Students Stand Up for Science

Students Stand Up for Science

*Brianne Kent [2011] is doing a PhD in Experimental Psychology with the support of a Gates Cambridge Scholarship. Picture credit: jscreationzs and http://www.freedigitalphotos.net.

On Wednesday June 26, a diverse group of students working towards postgraduate degrees at the University of Cambridge started an open discussion about the current science culture. Students from Asia, Europe and North America, working in fields such as nanotechnology, chemistry and genetics discussed how the dominant incentive structures and intense career pressures to generate publications are not creating an ideal environment for scientific discovery. Many scientists agree that the system requires structural reform, but the real challenge is deciding what changes should be made and how to implement them. The aim of the discussion group was to: (1) identify the major shortfalls in the way science is currently practised (2) debate the primary causes and (3) brainstorm practical solutions. Although it was an ambitious task for the 90-minute discussion, we hope that as a group of passionate young scientists we can carry forward the momentum to eventually stimulate real positive changes.

1. The problem

Although we created a long-list of frustrations, the fundamental issue is that there is a "publish or perish" culture in science that is biased towards selectively reporting positive results and undervalues the importance of replications and negative results. Because of these publication biases, many findings go unreported and data gets stored away and ignored in a hypothetical file-drawer. Not only does this put unhelpful pressure on scientists to get positive results, it also undoubtedly causes wasted time and resources when others unknowingly repeat unsuccessful experiments that have not been published.

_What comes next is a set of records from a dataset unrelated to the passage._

**src/rtl/fpga_serial_bus_if.sv**
```systemverilog
// fpga_serial_bus_if: per-node frame inputs, transmit request and the serial bus line
interface fpga_serial_bus_if #(
   parameter int NODES  = 16,
   parameter int DATA_W = 64,
   parameter int ADDR_W = 4,
   parameter int CRC_W  = 4
);
   logic [CRC_W-1:0]  crc [NODES];
   logic [DATA_W-1:0] data [NODES];
   logic [ADDR_W-1:0] receiver_addr [NODES];
   logic [NODES-1:0]  mod;
   logic              bus_show;
   modport master (output crc, data, receiver_addr, mod, input bus_show);
   modport slave (input crc, data, receiver_addr, mod, output bus_show);
endinterface

```
**src/rtl/fpga_serial_bus.sv**
```systemverilog
// fpga_serial_bus: 16-node single-wire bus, lowest-index arbitration, 77-bit MSB-first frames.
// Optional FPGA_CRC_GEN_EN: send a generated CRC-4 (x^4+x+1) instead of the node's CRC input.
module fpga_serial_bus #(
   parameter int NODES  = 16,
   parameter int DATA_W = 64,
   parameter int ADDR_W = 4,
   parameter int CRC_W  = 4,
   parameter int GAP    = 3
) (
   input logic clock,
   input logic reset,
   fpga_serial_bus_if.slave bus
);
   localparam int HDR_W   = 2 * ADDR_W + DATA_W;
   localparam int FRAME_W = 1 + HDR_W + CRC_W;
   localparam int CNT_W   = $clog2(FRAME_W);
   typedef enum logic [1:0] {IDLE, SEND, GAP_S} state_t;
   state_t state, state_n;
   logic [CNT_W-1:0] cnt, cnt_n;
   logic [FRAME_W-1:0] sr, sr_n, frame;
   logic [HDR_W-1:0] hdr;
   logic [CRC_W-1:0] crc;
   logic bus_q, bus_n, last_v, last_v_n, req;
   logic [ADDR_W-1:0] last_sel, last_n, win;
`ifdef FPGA_CRC_GEN_EN
   function automatic logic [CRC_W-1:0] crc4(input logic [HDR_W-1:0] m);
      logic [CRC_W-1:0] c;
      c = '0;
      for (int i = HDR_W - 1; i >= 0; i--)
         c = {c[CRC_W-2:0], 1'b0} ^ ((c[CRC_W-1] ^ m[i]) ? CRC_W'(4'h3) : '0);
      return c;
   endfunction
`endif
   always_comb begin
      win = '0;
      for (int i = NODES - 1; i >= 0; i--)
         if (bus.mod[i] == 1'b1) win = ADDR_W'(i);
   end
   assign req = bus.mod != '0;
   assign hdr = {win, bus.receiver_addr[win], bus.data[win]};
`ifdef FPGA_CRC_GEN_EN
   assign crc = crc4(hdr);
`else
   assign crc = bus.crc[win];
`endif
   assign frame = {1'b1, hdr, crc};
   always_comb begin
      state_n  = state;
      cnt_n    = cnt;
      sr_n     = sr;
      bus_n    = 1'b0;
      last_v_n = last_v;
      last_n   = last_sel;
      case (state)
         IDLE: begin
            if (!req) last_v_n = 1'b0;
            else if (!last_v || win != last_sel) begin
               // start bit leaves now; remaining 76 bits wait in the shifter
               sr_n     = {frame[FRAME_W-2:0], 1'b0};
               bus_n    = 1'b1;
               last_v_n = 1'b1;
               last_n   = win;
               cnt_n    = '0;
               state_n  = SEND;
            end
         end
         SEND: begin
            bus_n = sr[FRAME_W-1];
            sr_n  = sr << 1;
            cnt_n = cnt + 1'b1;
            if (cnt == CNT_W'(FRAME_W - 2)) begin
               cnt_n   = '0;
               state_n = GAP_S;
            end
         end
         GAP_S: begin
            if (!req) last_v_n = 1'b0;
            cnt_n = cnt + 1'b1;
            if (cnt == CNT_W'(GAP - 1)) begin
               cnt_n   = '0;
               state_n = IDLE;
            end
         end
         default: state_n = IDLE;
      endcase
   end
   always_ff @(posedge clock) begin
      if (reset) begin
         state    <= IDLE;
         cnt      <= '0;
         sr       <= '0;
         bus_q    <= 1'b0;
         last_v   <= 1'b0;
         last_sel <= '0;
      end else begin
         state    <= state_n;
         cnt      <= cnt_n;
         sr       <= sr_n;
         bus_q    <= bus_n;
         last_v   <= last_v_n;
         last_sel <= last_n;
      end
   end
   assign bus.bus_show = bus_q;
endmodule

```
**src/flat_wrapper.sv**
```systemverilog
// flat-port wrapper written by rule: the top's interface ports become plain ports
module fpga_serial_bus_flat 
#(
   parameter int NODES  = 16,
   parameter int DATA_W = 64,
   parameter int ADDR_W = 4,
   parameter int CRC_W  = 4,
   parameter int GAP    = 3
)
  (clock, reset, bus_crc, bus_data, bus_receiver_addr, bus_mod, bus_bus_show);
  fpga_serial_bus_if #(.NODES(NODES), .DATA_W(DATA_W), .ADDR_W(ADDR_W), .CRC_W(CRC_W)) bus_i ();
  input logic clock;
  input logic reset;
  input wire logic [$bits(bus_i.crc)-1:0] bus_crc;
  input wire logic [$bits(bus_i.data)-1:0] bus_data;
  input wire logic [$bits(bus_i.receiver_addr)-1:0] bus_receiver_addr;
  input wire logic [$bits(bus_i.mod)-1:0] bus_mod;
  output wire logic [$bits(bus_i.bus_show)-1:0] bus_bus_show;
  assign bus_i.crc = {>>{bus_crc}};
  assign bus_i.data = {>>{bus_data}};
  assign bus_i.receiver_addr = {>>{bus_receiver_addr}};
  assign bus_i.mod = bus_mod;
  assign bus_bus_show = bus_i.bus_show;
  fpga_serial_bus #(.NODES(NODES), .DATA_W(DATA_W), .ADDR_W(ADDR_W), .CRC_W(CRC_W), .GAP(GAP)) u_core (.clock(clock), .reset(reset), .bus(bus_i));
endmodule
```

An extremely important caveat when illuminating flaws in the current state of science is that there is still brilliant, groundbreaking and life-saving research going on. In no way is this critical discussion of science intended to devalue the importance or quality of the scientific discovery currently taking place. This discussion is only to acknowledge that, as with any industry, changes should be made to keep up with advances in society and science is no exception. As the next generation of scientists, we need to take a stand and change the game to encourage and reward good science, and not just positive results and publications.

2. The cause

We are all to blame: poor decisions made by individual scientists, inadequate training provided by research institutions, publication biases in the journals and failings of the peer-review process. However, as we discussed the various causes of shortcomings in science, we kept coming back to competition over funding as the root of the problem. Publications are the main currency used to determine who deserves funding, which has created the "publish or perish" culture. The funding bodies determine the criteria which scientists work towards meeting so for change to be possible we must get the funding bodies on board.

3. The action

As a group we agreed that a few ideas could be implemented to encourage positive changes in the current scientific system. These are not novel ideas, but they are ideas worth sharing.

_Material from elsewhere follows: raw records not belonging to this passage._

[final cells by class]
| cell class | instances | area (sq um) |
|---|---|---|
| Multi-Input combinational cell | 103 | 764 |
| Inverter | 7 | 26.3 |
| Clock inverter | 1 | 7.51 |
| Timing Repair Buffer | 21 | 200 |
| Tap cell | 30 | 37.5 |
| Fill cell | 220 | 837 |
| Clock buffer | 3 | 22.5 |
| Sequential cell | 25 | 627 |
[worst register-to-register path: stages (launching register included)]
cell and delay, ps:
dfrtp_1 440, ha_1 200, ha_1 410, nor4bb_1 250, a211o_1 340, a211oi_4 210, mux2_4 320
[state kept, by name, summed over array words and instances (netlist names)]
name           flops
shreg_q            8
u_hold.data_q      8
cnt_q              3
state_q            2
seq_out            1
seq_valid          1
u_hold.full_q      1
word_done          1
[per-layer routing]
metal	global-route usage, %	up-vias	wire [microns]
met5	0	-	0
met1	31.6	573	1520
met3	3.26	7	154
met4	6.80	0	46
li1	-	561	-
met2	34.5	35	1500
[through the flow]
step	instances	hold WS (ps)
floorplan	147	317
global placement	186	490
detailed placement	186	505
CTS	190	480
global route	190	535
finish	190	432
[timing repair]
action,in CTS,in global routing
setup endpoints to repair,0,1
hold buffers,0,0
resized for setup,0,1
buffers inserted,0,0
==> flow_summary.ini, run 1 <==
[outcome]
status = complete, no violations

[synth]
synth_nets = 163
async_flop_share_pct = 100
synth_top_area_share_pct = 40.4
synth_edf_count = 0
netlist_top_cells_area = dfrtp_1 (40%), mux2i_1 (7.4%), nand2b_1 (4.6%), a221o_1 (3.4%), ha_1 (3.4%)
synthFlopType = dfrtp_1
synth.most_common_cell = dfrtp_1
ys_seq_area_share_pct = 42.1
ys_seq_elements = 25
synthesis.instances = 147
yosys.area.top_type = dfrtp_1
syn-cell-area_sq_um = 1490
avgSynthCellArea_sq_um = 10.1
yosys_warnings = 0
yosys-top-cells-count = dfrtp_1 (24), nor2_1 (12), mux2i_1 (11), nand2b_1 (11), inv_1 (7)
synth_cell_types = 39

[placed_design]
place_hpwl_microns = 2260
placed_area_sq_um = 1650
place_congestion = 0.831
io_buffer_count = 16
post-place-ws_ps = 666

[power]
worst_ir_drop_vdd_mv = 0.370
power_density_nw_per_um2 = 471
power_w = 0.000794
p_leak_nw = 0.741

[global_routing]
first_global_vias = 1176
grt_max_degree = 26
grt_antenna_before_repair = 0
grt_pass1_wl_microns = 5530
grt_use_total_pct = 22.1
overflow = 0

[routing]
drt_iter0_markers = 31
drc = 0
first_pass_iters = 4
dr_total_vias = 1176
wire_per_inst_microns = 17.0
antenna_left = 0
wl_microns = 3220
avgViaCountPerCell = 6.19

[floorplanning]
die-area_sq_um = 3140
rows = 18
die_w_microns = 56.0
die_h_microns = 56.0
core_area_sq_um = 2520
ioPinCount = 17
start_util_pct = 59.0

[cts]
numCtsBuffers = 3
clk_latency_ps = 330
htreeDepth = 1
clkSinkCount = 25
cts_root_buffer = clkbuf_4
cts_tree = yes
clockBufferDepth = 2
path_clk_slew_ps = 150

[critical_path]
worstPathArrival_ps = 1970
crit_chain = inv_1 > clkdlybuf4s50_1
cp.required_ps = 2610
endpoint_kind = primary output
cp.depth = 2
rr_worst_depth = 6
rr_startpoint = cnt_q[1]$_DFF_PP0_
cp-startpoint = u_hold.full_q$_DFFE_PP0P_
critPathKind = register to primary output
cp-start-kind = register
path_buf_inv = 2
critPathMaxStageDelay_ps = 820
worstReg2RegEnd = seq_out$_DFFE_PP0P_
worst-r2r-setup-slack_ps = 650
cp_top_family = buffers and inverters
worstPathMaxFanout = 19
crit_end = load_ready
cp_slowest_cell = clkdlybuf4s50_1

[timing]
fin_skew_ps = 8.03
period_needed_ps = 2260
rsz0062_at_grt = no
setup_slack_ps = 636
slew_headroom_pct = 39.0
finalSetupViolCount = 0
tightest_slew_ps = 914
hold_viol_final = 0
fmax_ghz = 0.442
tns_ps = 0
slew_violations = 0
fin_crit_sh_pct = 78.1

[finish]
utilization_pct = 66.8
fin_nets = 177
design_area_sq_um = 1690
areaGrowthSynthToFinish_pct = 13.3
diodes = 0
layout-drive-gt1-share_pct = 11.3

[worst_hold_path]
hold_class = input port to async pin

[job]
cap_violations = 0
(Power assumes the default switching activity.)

- Establish a pre-publication archive database for all research: positive results, negative results and replications. Fields such as mathematics, physics and astronomy use these types of archives which some researchers respect almost as much as traditional peer-reviewed journals. They allow all research to be freely available and provide a more transparent and complete picture of data in its entirety because all data is welcome regardless of the results.

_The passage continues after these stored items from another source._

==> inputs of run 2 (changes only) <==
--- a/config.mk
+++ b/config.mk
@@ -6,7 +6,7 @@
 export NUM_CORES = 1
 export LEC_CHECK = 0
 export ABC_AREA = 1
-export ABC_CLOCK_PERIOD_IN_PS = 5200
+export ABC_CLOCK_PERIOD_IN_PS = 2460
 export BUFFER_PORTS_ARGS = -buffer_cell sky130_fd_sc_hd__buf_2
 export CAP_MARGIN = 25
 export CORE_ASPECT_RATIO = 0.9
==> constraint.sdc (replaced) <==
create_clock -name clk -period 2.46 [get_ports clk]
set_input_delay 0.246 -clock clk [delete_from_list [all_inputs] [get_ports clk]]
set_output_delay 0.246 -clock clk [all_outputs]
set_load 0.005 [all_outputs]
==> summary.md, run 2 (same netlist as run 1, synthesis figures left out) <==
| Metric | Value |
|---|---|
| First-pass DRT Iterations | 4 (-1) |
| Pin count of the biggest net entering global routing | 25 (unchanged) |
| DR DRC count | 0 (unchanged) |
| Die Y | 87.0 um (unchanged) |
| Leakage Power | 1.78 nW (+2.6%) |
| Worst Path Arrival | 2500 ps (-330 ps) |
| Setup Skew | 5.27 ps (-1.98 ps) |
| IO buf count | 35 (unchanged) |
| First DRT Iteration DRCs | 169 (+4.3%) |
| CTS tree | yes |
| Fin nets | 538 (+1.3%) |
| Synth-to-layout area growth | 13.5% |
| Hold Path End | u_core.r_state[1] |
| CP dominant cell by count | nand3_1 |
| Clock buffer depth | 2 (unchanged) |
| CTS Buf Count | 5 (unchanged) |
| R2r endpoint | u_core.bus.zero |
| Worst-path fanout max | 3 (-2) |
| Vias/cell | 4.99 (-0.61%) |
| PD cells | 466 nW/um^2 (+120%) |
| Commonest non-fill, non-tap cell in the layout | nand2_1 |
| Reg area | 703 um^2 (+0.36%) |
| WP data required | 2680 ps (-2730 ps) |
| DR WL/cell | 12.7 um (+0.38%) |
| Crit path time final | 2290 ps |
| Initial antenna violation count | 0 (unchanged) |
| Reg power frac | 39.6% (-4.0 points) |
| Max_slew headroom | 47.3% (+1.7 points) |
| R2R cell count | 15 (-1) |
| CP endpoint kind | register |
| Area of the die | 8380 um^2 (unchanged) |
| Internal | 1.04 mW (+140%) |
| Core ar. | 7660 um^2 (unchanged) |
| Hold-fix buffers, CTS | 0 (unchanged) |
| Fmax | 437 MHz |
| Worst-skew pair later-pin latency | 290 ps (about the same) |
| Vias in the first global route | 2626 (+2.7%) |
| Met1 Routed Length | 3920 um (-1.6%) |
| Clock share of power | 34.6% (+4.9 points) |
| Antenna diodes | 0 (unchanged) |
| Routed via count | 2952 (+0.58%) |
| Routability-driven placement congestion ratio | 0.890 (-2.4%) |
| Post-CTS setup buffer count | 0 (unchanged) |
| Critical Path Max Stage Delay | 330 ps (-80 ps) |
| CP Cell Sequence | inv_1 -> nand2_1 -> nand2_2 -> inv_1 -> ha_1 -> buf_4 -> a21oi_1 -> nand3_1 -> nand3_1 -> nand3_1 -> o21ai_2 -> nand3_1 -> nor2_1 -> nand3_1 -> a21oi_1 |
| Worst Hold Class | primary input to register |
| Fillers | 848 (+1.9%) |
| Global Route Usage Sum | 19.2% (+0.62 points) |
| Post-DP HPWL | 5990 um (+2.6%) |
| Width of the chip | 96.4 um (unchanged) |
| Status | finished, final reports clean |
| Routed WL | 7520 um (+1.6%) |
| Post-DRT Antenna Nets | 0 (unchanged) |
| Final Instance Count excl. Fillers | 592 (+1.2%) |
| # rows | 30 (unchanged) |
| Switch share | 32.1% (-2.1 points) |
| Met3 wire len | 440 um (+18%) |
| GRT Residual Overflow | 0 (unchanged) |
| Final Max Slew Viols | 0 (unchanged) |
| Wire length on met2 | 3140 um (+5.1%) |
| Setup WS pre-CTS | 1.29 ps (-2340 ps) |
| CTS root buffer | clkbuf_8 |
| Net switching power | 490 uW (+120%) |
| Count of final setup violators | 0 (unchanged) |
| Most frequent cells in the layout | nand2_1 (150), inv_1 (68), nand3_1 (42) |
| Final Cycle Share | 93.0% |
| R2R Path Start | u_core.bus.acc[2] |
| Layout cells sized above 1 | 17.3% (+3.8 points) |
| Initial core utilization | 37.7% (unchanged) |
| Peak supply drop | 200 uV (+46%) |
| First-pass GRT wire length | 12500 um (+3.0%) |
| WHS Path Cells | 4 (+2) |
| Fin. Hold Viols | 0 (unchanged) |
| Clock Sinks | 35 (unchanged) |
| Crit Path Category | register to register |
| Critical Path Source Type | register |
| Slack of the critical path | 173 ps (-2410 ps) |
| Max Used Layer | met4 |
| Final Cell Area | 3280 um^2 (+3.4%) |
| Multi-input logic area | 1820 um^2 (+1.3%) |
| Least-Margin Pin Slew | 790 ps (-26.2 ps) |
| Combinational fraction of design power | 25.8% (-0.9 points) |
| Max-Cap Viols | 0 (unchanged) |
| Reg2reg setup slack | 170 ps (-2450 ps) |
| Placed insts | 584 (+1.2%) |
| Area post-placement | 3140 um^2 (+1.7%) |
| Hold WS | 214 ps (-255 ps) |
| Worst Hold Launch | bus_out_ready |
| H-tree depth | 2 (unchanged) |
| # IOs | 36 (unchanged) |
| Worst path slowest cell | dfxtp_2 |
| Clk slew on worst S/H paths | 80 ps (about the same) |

- Use online registries similar to those required for clinical trials, which have researchers identify their hypothesis and methodology prior to data collection. The scientific method was developed to be hypothesis-driven and pre-registering experiments is one way to make sure this approach is maintained.

- Institutions should have archives for raw data that become openly available after an experiment has been published. This will hopefully increase transparency and encourage collaboration.

- All students and scientists should be required to take research ethics and research methodology seminars. At the end of the day, the responsibility lies with the individual researcher to make unbiased and ethical decisions. Open discussion of these issues can only help the scientific community.

These are not easy changes to make, but the first step is to begin the conversation. Students at the University of Cambridge are getting involved in the discussion and we encourage all scientists, journal editors and grant reviewers to join us in trying to improve the current state of science.